The alternative scenario assumes that mutations occur at random with which natural variability of th population increases over time. Once a selection agent on the environment appears, only the cells with the right mutations will survive. In order to simulate this scenario we will write down a function to perform the simulation. The steps that the function must follow are:

Given an initial number of cells duplicate all these cells to simulate cell division.
Flip a coin for each of the recently duplicated cells to decide which ones acquire the mutation to survive.
Check back for the daughter cells that were born from a mother cell that was already a mutant and define them as resistant mutant as well.

Let's define our function then. This function will take as input 3 parameters:

mut_rate. The mutation rate
n_0. The initial number of cells
n_div. The number of divisions.

def inherited_mut(mut_rate, n_0, n_div):
    '''
    Function to simulate the inherited mutation hypothesis
    Parameter
    ---------
    mut_rate : float. 
      probability of a basepair mutating
    n_0 : int. 
      initial number of cells in the simulation
    n_divisions: int. 
      number of simulated divisions
    #
    Output
    ------
    num_mutants : int. 
      Number of resistan mutants afteer n_divisions
    '''
    # Initialize array to save cells
    cells = np.zeros(n_0)
    # Loop through cell divisions to perform simulation
    for div in np.arange(n_div):
        # Duplicate cells
        daughter_cells = cells
        # Save current number of daughter cells
        n_cells = len(daughter_cells)
        # find cells that mutate generating random numbers between 0 and 1
        # those that are less than the mutation rate are considered resistant
        # mutants
        mutators = np.random.rand(n_cells) < mut_rate
        # to account for cells whose mother cell was already a mutant we use
        # a simple boolean OR function. If the mother was mutant OR the
        # daughter turned to be a mutant the daughter must stay as mutant then
        daughter_cells = np.logical_or(daughter_cells, mutators)
        # concatenate both arrays
        cells = np.concatenate([cells, daughter_cells])
    
    # Compute the total number of mutant cells
    num_mut = np.sum(cells)
    
    # Return this value
    return num_mut

Having defined the function let's define the parameters for the simulation.

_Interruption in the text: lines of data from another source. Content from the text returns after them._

===== src/rtl/wtm_pkg.sv =====
// Shared widths, constants and handshake structs for the windowed throughput meter.
package wtm_pkg;

    localparam int DEFAULT_HISTORY_DEPTH = 32;
    localparam int DEFAULT_DISK_COUNT    = 4;
    localparam int MAX_DISKS             = 4;

    localparam int KB_W        = 32;
    localparam int SUM_W       = 34;
    localparam int INTERVAL_W  = 16;
    localparam int SCALE_W     = 10;
    localparam int DELTA_W     = 32;
    localparam int DIVIDEND_W  = DELTA_W + SCALE_W;
    // Window divisor is fill count (up to 11 bits at the largest ring) times the interval.
    localparam int DIVISOR_W   = 11 + INTERVAL_W;
    localparam int STEP_W      = $clog2(DIVIDEND_W);

    localparam logic [INTERVAL_W-1:0] INTERVAL_RESET = INTERVAL_W'(1000);
    localparam logic [SCALE_W-1:0]    MS_PER_SEC     = SCALE_W'(1000);

    typedef struct packed {
        logic                  start;
        logic [DIVIDEND_W-1:0] dividend;
        logic [DIVISOR_W-1:0]  divisor;
    } div_req_t;

    typedef struct packed {
        logic               done;
        logic [DELTA_W-1:0] quotient;
    } div_rsp_t;

endpackage


===== src/rtl/wtm_rate_div.sv =====
// Restoring divider, one quotient bit per cycle, saturating the quotient to 32 bits.
module wtm_rate_div
    import wtm_pkg::*;
(
    input  logic     clk,
    input  logic     rst_n,
    input  div_req_t req,
    output div_rsp_t rsp
);

    logic                  busy_reg;
    logic                  done_reg;
    logic [STEP_W-1:0]     count_reg;
    logic [DIVISOR_W-1:0]  rem_reg;
    logic [DIVISOR_W-1:0]  divisor_reg;
    logic [DIVIDEND_W-1:0] quo_reg;

    logic [DIVISOR_W:0]    trial;
    logic [DIVISOR_W:0]    diff;
    logic                  fits;

    assign trial = {rem_reg, quo_reg[DIVIDEND_W-1]};
    assign diff  = trial - {1'b0, divisor_reg};
    assign fits  = trial >= {1'b0, divisor_reg};

    always_ff @(posedge clk or negedge rst_n) begin
        if (!rst_n)
        begin
            busy_reg <= 1'b0;
            done_reg <= 1'b0;
            count_reg <= '0;
        end
        else if (req.start)
        begin
            busy_reg <= 1'b1;
            done_reg <= 1'b0;
            count_reg <= STEP_W'(DIVIDEND_W - 1);
        end
        else if (busy_reg)
        begin
            if (count_reg == '0)
            begin
                busy_reg <= 1'b0;
                done_reg <= 1'b1;
            end
            else
            begin
                count_reg <= count_reg - STEP_W'(1);
            end
        end
        else
        begin
            done_reg <= 1'b0;
        end
    end

    // Datapath registers carry no reset.
    always_ff @(posedge clk) begin
        if (req.start)
        begin
            rem_reg     <= '0;
            quo_reg     <= req.dividend;
            divisor_reg <= req.divisor;
        end
        else if (busy_reg)
        begin
            rem_reg <= fits ? diff[DIVISOR_W-1:0] : trial[DIVISOR_W-1:0];
            quo_reg <= {quo_reg[DIVIDEND_W-2:0], fits};
        end
    end

    assign rsp.done     = done_reg;
    assign rsp.quotient = (|quo_reg[DIVIDEND_W-1:DELTA_W]) ? '1 : quo_reg[DELTA_W-1:0];

endmodule

===== config.mk =====
export PLATFORM = sky130hd
export DESIGN_NAME = wtm_rate_div
export DESIGN_NICKNAME = d
export VERILOG_FILES = /design/src/rtl/wtm_pkg.sv /design/src/rtl/wtm_rate_div.sv
export SDC_FILE = /design/constraint.sdc
export NUM_CORES = 1
export LEC_CHECK = 0
export ABC_AREA = 1
export BUFFER_PORTS_ARGS = -buffer_cell sky130_fd_sc_hd__buf_2
export CAP_MARGIN = 20
export CORE_MARGIN = 3
export CORE_UTILIZATION = 52
export CTS_CLUSTER_DIAMETER = 40
export DETAILED_ROUTE_END_ITERATION = 8
export PLACE_DENSITY = 0.77
export SLEW_MARGIN = 10
export SYNTH_ARGS = -nofsm -noshare
export SYNTH_HDL_FRONTEND = slang
export SYNTH_SLANG_ARGS = --single-unit

===== constraint.sdc =====
create_clock -name clk -period 2.64 [get_ports clk]
set_clock_uncertainty 0.2 [all_clocks]
set_input_delay 0 -clock clk [delete_from_list [all_inputs] [get_ports clk]]
set_output_delay 0 -clock clk [all_outputs]
set_load 0.01 [all_outputs]

## Word-level counts from Yosys, hierarchy flattened

Cells that the tools add are included.

- Add/subtract/negate cells: 2
- Order comparisons: 1
- Equality and inequality tests: 2
- Multiplexer cells: 13
- Reduce and logical (&&, ||, !) cells: 4

Operator list:

| operator | count |
|---|---|
| $mux 42 | 2 |
| $mux 32 | 1 |
| $ge 28x27->1 | 1 |
| $mux 27 | 1 |
| $sub 27x27->27 | 1 |
| $mux 6 | 3 |
| $reduce_or 10->1 | 1 |
| $logic_not 6->1 | 1 |
| $mux 1 | 6 |
| $sub 6x1->6 const B | 1 |
| $ne 3x2->1 const B | 1 |
| $ne 2x2->1 const B | 1 |
| $reduce_and 2->1 | 1 |
| $reduce_bool 2->1 | 1 |

- Register bits: 104
- Output and inout port bits: 33
- Word-level logic and storage cells: 28

## Depth between registers and ports, before layout

Gate-level depths: netlist of run 1.

- Depth in word-level cells: 4
- Depth in mapped cells: 15
- Mapped depth without buffers: 15

## Worst setup path before layout of run 1

Ideal clock, no wire load.

- Kind: register -> register
- From: reg busy_reg
- To: reg quo_reg[0], enable pin
- Library setup time: 423 ps
- Arrival: 1905 ps
- Path slack: 112 ps
- Stages on the path, launching flop included: 4
- Path buffers: 1
- Cells stage by stage: dfrtp_1 nor2_1 inv_1 clkbuf_1

- Longest elaborated chain between the ends: 1

Ends and longest elaborated chain:

| element | RTL line | text |
|---|---|---|
| start, declared | wtm_rate_div.sv:11 | `logic busy_reg;` |
| start signal, assigned | wtm_rate_div.sv:29 | `busy_reg <= 1'b0;` |
| start signal, assigned | wtm_rate_div.sv:35 | `busy_reg <= 1'b1;` |
| start signal, assigned | wtm_rate_div.sv:43 | `busy_reg <= 1'b0;` |
| $reduce_bool 2->1 (no source line) | n/a |  |
| end signal, assigned | wtm_rate_div.sv:62 | `quo_reg <= req.dividend;` |
| end signal, assigned | wtm_rate_div.sv:68 | `quo_reg <= {quo_reg[DIVIDEND_W-2:0], fits};` |
| end, declared | wtm_rate_div.sv:16 | `logic [DIVIDEND_W-1:0] quo_reg;` |

No other way between the ends.
A chain may end at the register's enable or synchronous reset.

## Worst setup path in the final report of run 1

- From: reg quo_reg[41]
- To: reg rem_reg[26]

- Longest elaborated chain between the ends: 2

Ends and longest elaborated chain:

| element | RTL line | text |
|---|---|---|
| $sub 27x27->27 or $ge 28x27->1 (tied branches) | wtm_rate_div.sv:23, wtm_rate_div.sv:24 |  |
| $mux 27 * | wtm_rate_div.sv:67 | `rem_reg <= fits ? diff[DIVISOR_W-1:0] : trial[DIVISOR_W-1:0];` |
| end signal, assigned | wtm_rate_div.sv:67 |  |
| end, declared | wtm_rate_div.sv:14 | `logic [DIVISOR_W-1:0] rem_reg;` |

Mark *: on every way between the ends. The rest lies on a longest branch, timed or not.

# mutation rate calibrated to give ≈ 1 mutant per plate.
mut_rate_inherit = 3e-6;
# initial number of cells
n_0 = 1000;
# number of cell divisions
n_divisions = 7;
# note that 128000 = 1000 * 2^7 if you were wondering why we chose that number

Now let's repeat the simulation 1000 times to plot the histogram. This should be pretty simple now that we have defined our fancy function.

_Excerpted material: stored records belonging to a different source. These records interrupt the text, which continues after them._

File: src/design/f2f8_pkg.sv
// Shared types and constants for the float to FP8 quantizer.
`default_nettype none
package f2f8_pkg;

  // Configuration register indexes
  localparam logic CFG_SOURCE_FORMAT = 1'b0;
  localparam logic CFG_TARGET_FORMAT = 1'b1;

  // Format codes
  localparam logic SRC_FP16 = 1'b0;
  localparam logic SRC_FP32 = 1'b1;
  localparam logic TGT_E4M3 = 1'b0;
  localparam logic TGT_E5M2 = 1'b1;

  // Source bias minus target bias
  localparam logic [9:0] BIAS_FP32_E4M3 = 10'd120;
  localparam logic [9:0] BIAS_FP32_E5M2 = 10'd112;
  localparam logic [9:0] BIAS_FP16_E4M3 = 10'd8;
  localparam logic [9:0] BIAS_FP16_E5M2 = 10'd0;

  // Saturation / special codes (without sign)
  localparam logic [6:0] E4M3_SAT = 7'h7E;
  localparam logic [6:0] E5M2_INF = 7'h7C;
  localparam logic [6:0] E5M2_NAN = 7'h7F;

  // Decoded source word, mantissa left-aligned to 23 bits
  typedef struct packed {
    logic        sign;
    logic        e5m2;
    logic        special;  // all-ones exponent
    logic        nan;
    logic        zero;
    logic        keep_sub; // FP16 subnormal kept as E5M2 with exponent 0
    logic [9:0]  te;       // unbiased-to-target exponent, two's complement
    logic [22:0] man;
  } unpacked_t;

endpackage
`default_nettype wire

File: src/design/f2f8_unpack.sv
// Stage 1: field extraction and exponent rebias of the source word.
`default_nettype none
module f2f8_unpack (
  input  wire logic                clk,
  input  wire logic                rst,
  input  wire logic                in_valid,
  input  wire logic [31:0]         source_bits,
  input  wire logic                source_format,
  input  wire logic                target_format,
  output logic                     out_valid,
  output f2f8_pkg::unpacked_t      out_item
);

  logic [7:0]          ef;
  logic [22:0]         mf;
  logic [9:0]          bias_diff;
  f2f8_pkg::unpacked_t item_next;

  always_comb begin
    if (source_format == f2f8_pkg::SRC_FP32) begin
      ef = source_bits[30:23];
      mf = source_bits[22:0];
      bias_diff = (target_format == f2f8_pkg::TGT_E5M2) ? f2f8_pkg::BIAS_FP32_E5M2
                                                         : f2f8_pkg::BIAS_FP32_E4M3;
      item_next.sign    = source_bits[31];
      item_next.special = (ef == 8'hFF);
    end else begin
      ef = {3'b000, source_bits[14:10]};
      mf = {source_bits[9:0], 13'd0};
      bias_diff = (target_format == f2f8_pkg::TGT_E5M2) ? f2f8_pkg::BIAS_FP16_E5M2
                                                         : f2f8_pkg::BIAS_FP16_E4M3;
      item_next.sign    = source_bits[15];
      item_next.special = (ef[4:0] == 5'h1F);
    end
    item_next.e5m2     = (target_format == f2f8_pkg::TGT_E5M2);
    item_next.nan      = (mf != 23'd0);
    item_next.zero     = (ef == 8'd0) && (mf == 23'd0);
    item_next.keep_sub = (ef == 8'd0) && (source_format == f2f8_pkg::SRC_FP16) &&
                         (target_format == f2f8_pkg::TGT_E5M2);
    item_next.te       = {2'b00, ef} - bias_diff;
    item_next.man      = mf;
  end

  always_ff @(posedge clk) begin
    if (rst) begin
      out_valid <= 1'b0;
    end else begin
      out_valid <= in_valid;
    end
    out_item <= item_next;
  end

endmodule
`default_nettype wire

File: src/design/float_to_fp8_quantizer.sv
// Top level: FP16/FP32 to FP8 E4M3/E5M2 quantizer, three-stage pipeline.
//
//  channel   signals                          direction  notes
//  input     start, busy, source_bits         in/out     accepted on start && !busy
//  result    done, fp8_code                   out        valid one cycle, no backpressure
//  config    cfg_write, cfg_index, cfg_data   in         write on cfg_write
//
// One item per cycle, with no stall.
// Each result passes through three register stages: unpack, classify/round, pack.
// busy is tied low: the pipeline never stalls since results cannot be held off.
// Synchronous reset clears the valid bits and sets both formats to 0 (FP16, E4M3).
`default_nettype none
module float_to_fp8_quantizer (
  input  wire logic        clk,
  input  wire logic        rst,
  input  wire logic        start,
  output logic             busy,
  input  wire logic [31:0] source_bits,
  output logic             done,
  output logic [7:0]       fp8_code,
  input  wire logic        cfg_write,
  input  wire logic        cfg_index,
  input  wire logic        cfg_data
);

  logic source_format;
  logic target_format;

  always_ff @(posedge clk) begin
    if (rst) begin
      source_format <= f2f8_pkg::SRC_FP16;
      target_format <= f2f8_pkg::TGT_E4M3;
    end else if (cfg_write) begin
      unique case (cfg_index)
        f2f8_pkg::CFG_SOURCE_FORMAT: source_format <= cfg_data;
        f2f8_pkg::CFG_TARGET_FORMAT: target_format <= cfg_data;
        default: ;
      endcase
    end
  end

  assign busy = 1'b0;

  // Stage 1
  logic                v1;
  f2f8_pkg::unpacked_t s1;

  f2f8_unpack u_unpack (
    .clk           (clk),
    .rst           (rst),
    .in_valid      (start && !busy),
    .source_bits   (source_bits),
    .source_format (source_format),
    .target_format (target_format),
    .out_valid     (v1),
    .out_item      (s1)
  );

  // Stage 2: specials, range checks, subnormal truncation, mantissa rounding
  logic signed [9:0] te_s;
  logic [2:0]        shamt;
  logic [3:0]        sub_top;
  logic [3:0]        sub_val;
  logic              fixed_next;
  logic [6:0]        code_next;
  logic [4:0]        te_next;
  logic [3:0]        tm_next;

  logic              v2;
  logic              sign2;
  logic              e5m2_2;
  logic              fixed2;
  logic [6:0]        code2;
  logic [4:0]        te2;
  logic [3:0]        tm2;

  always_comb begin
    te_s    = $signed(s1.te);
    shamt   = 3'd1 - s1.te[2:0];
    sub_top = s1.e5m2 ? {2'b01, s1.man[22:21]} : {1'b1, s1.man[22:20]};
    sub_val = sub_top >> shamt;
    fixed_next = 1'b1;
    code_next  = 7'd0;
    te_next    = s1.keep_sub ? 5'd0 : s1.te[4:0];
    tm_next    = s1.e5m2 ? ({2'b00, s1.man[22:21]} + {3'b000, s1.man[20]})
                         : ({1'b0, s1.man[22:20]} + {3'b000, s1.man[19]});
    priority if (s1.special) begin
      code_next = !s1.e5m2 ? f2f8_pkg::E4M3_SAT
                           : (s1.nan ? f2f8_pkg::E5M2_NAN : f2f8_pkg::E5M2_INF);
    end else if (s1.zero) begin
      code_next = 7'd0;
    end else if (!s1.e5m2 && te_s > 10'sd15) begin
      code_next = f2f8_pkg::E4M3_SAT;
    end else if (s1.e5m2 && te_s >= 10'sd31) begin
      code_next = f2f8_pkg::E5M2_INF;
    end else if (s1.keep_sub) begin
      fixed_next = 1'b0;
    end else if (te_s <= 10'sd0) begin
      // subnormal result: truncate, or flush below the smallest step
      if (te_s < (s1.e5m2 ? -10'sd2 : -10'sd3)) begin
        code_next = 7'd0;
      end else begin
        code_next = {4'd0, sub_val[2:0] & (s1.e5m2 ? 3'b011 : 3'b111)};
      end
    end else begin
      fixed_next = 1'b0;
    end
  end

  always_ff @(posedge clk) begin
    if (rst) begin
      v2 <= 1'b0;
    end else begin
      v2 <= v1;
    end
    sign2  <= s1.sign;
    e5m2_2 <= s1.e5m2;
    fixed2 <= fixed_next;
    code2  <= code_next;
    te2    <= te_next;
    tm2    <= tm_next;
  end

  // Stage 3: mantissa carry, final saturation and packing
  logic       carry;
  logic [4:0] te_fin;
  logic [2:0] tm_fin;
  logic [6:0] mag;
  logic       e5m2_3;

  always_comb begin
    carry  = e5m2_2 ? tm2[2] : tm2[3];
    te_fin = te2 + {4'd0, carry};
    tm_fin = carry ? 3'd0 : tm2[2:0];
    if (fixed2) begin
      mag = code2;
    end else if (!e5m2_2) begin
      if (te_fin > 5'd15 || (te_fin == 5'd15 && tm_fin > 3'd6)) begin
        mag = f2f8_pkg::E4M3_SAT;
      end else begin
        mag = {te_fin[3:0], tm_fin};
      end
    end else begin
      if (te_fin == 5'd31) begin
        mag = f2f8_pkg::E5M2_INF;
      end else begin
        mag = {te_fin, tm_fin[1:0]};
      end
    end
  end

  always_ff @(posedge clk) begin
    if (rst) begin
      done <= 1'b0;
    end else begin
      done <= v2;
    end
    fp8_code <= {sign2, mag};
    e5m2_3   <= e5m2_2;
  end

`ifndef SYNTH
  // every accepted transaction yields a matching result on done
  a_latency: assert property (@(posedge clk) disable iff (rst)
    start && !busy |-> ##3 done)
    else $error("result missing three cycles after start");

  a_no_orphan: assert property (@(posedge clk) disable iff (rst)
    done |-> $past(start && !busy, 3))
    else $error("result without a matching start");

  // E4M3 never produces the NaN encoding
  a_e4m3_no_nan: assert property (@(posedge clk) disable iff (rst)
    done && !e5m2_3 |-> fp8_code[6:0] != 7'h7F)
    else $error("E4M3 NaN code emitted");
`endif

endmodule
`default_nettype wire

# Define number of simulations
n_simulations = 1000
# Initialize array to save the final number of mutant cells
outcomes_inherit = np.zeros(n_simulations)
# Loop through number of cells
for i in np.arange(n_simulations):
    # Register final number of mutant cells
    outcomes_inherit[i] = inherited_mut(mut_rate_inherit, n_0, n_divisions)

Now let's look at the distribution.

plt.hist(outcomes_inherit, np.arange(np.max(outcomes_inherit)))
plt.xlabel('number of resistant mutants')
plt.ylabel('frequency')
_= plt.title('Inherited mutations hypothesis distribution of resistant mutants')

Right away we can see that these distributions are extremely different. Just to confirm that let's compute the relevant quantities.

print('Mean number of mutants: ', np.mean(outcomes_inherit))

Mean number of mutants:  1.413

print('Variance in number of mutants: ', np.var(outcomes_inherit))

Variance in number of mutants:  30.334431

print('Fano-factor: ', np.var(outcomes_inherit) / np.mean(outcomes_inherit))

Fano-factor:  21.468104034

Wow! There are definitely significant differences between the expected distirbutions given both hypothesis. This was the beauty of Luria and Delbruck's insight . Quantitative predictions testable with a clever experiment allow them to distinguish between proposed inheritance mechanisms!